Patient praises her Cyberknife treatment experience
In August 2009, Myrle Bowe, a patient at the Helen F. Graham Cancer Center, elected to have CyberKnife robotic radiosurgery to treat a brain tumor. This is her account:
My robust life as a senior citizen included volunteering, visiting grandchildren, pursuing a second career and having fun—until a tumor appeared.
For years, I had and ignored regular headaches. Then in late 2008, I mentioned a new, sharper headache to my primary-care physician. He immediately referred me to neurosurgeon Kennedy Yalamanchili, M.D., of the Delaware Neurosurgical Group
CT and MRI scans revealed a lump—a meningioma tumor the size of my grandson’s Matchbox car. The good news was that this type of tumor grows slowly and was very unlikely to be cancerous. It was positioned at the front of my head on the left side, on the covering of the brain. It was neither invading the brain nor pressing on anything that would interfere with vital functions like vision, hearing or the pituitary gland.
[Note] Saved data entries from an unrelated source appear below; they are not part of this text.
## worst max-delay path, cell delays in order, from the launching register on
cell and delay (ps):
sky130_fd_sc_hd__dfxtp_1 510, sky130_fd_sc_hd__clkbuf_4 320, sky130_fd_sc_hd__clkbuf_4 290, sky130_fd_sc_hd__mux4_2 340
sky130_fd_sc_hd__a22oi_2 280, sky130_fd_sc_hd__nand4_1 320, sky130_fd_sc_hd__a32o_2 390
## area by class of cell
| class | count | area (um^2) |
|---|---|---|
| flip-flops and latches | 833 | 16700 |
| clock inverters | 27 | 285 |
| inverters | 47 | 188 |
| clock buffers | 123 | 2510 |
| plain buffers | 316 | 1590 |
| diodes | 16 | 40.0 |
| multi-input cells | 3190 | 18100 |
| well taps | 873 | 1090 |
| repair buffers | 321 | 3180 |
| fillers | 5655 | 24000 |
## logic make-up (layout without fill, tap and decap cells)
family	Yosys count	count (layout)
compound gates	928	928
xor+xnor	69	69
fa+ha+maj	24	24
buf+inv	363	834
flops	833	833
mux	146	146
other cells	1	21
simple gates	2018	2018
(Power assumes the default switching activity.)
It was unclear whether the tumor was causing the occasional sharp head pain I felt. I am rarely without a headache; they just varied in intensity. The new headaches added to my usual sinus, allergy, tension and migraine problems. I only used over-the-counter pain medications to get relief.
From discussions with Dr. Yalamanchili and Internet research, I learned there are three treatment options, unless there’s a drastic change:
Wait and see—put up with sharp headaches plus my usual migraines and do an MRI in a year.
Have CyberKnife radiation now or later to destroy the tissue—but not know whether the tumor is cancerous.
Have conventional surgery and test for cancer, maybe followed by antiseizure drugs, chemo and aftereffects.
What to do? My initial decision was wait and see and ignore it as long as possible (stick my head in the sand). I had not said much about it, even to family. I knew their concern would come down to seizures. Since my work involved a considerable amount of driving in Delaware and adjacent states, seizures were a major concern.
The first option was not feasible. I had to do something. Since my previous experiences with anesthesia (delivering two babies) were not pleasant, surgery on my skull did not appeal to me.
I dithered for three months but eventually concluded that Cyberknife was my best treatment option. I could have had radiation in Philadelphia or Baltimore at any one of several treatment centers, but the more I learned about the Helen F. Graham Cancer Center and Cyberknife, the more I was reassured that this was the right choice.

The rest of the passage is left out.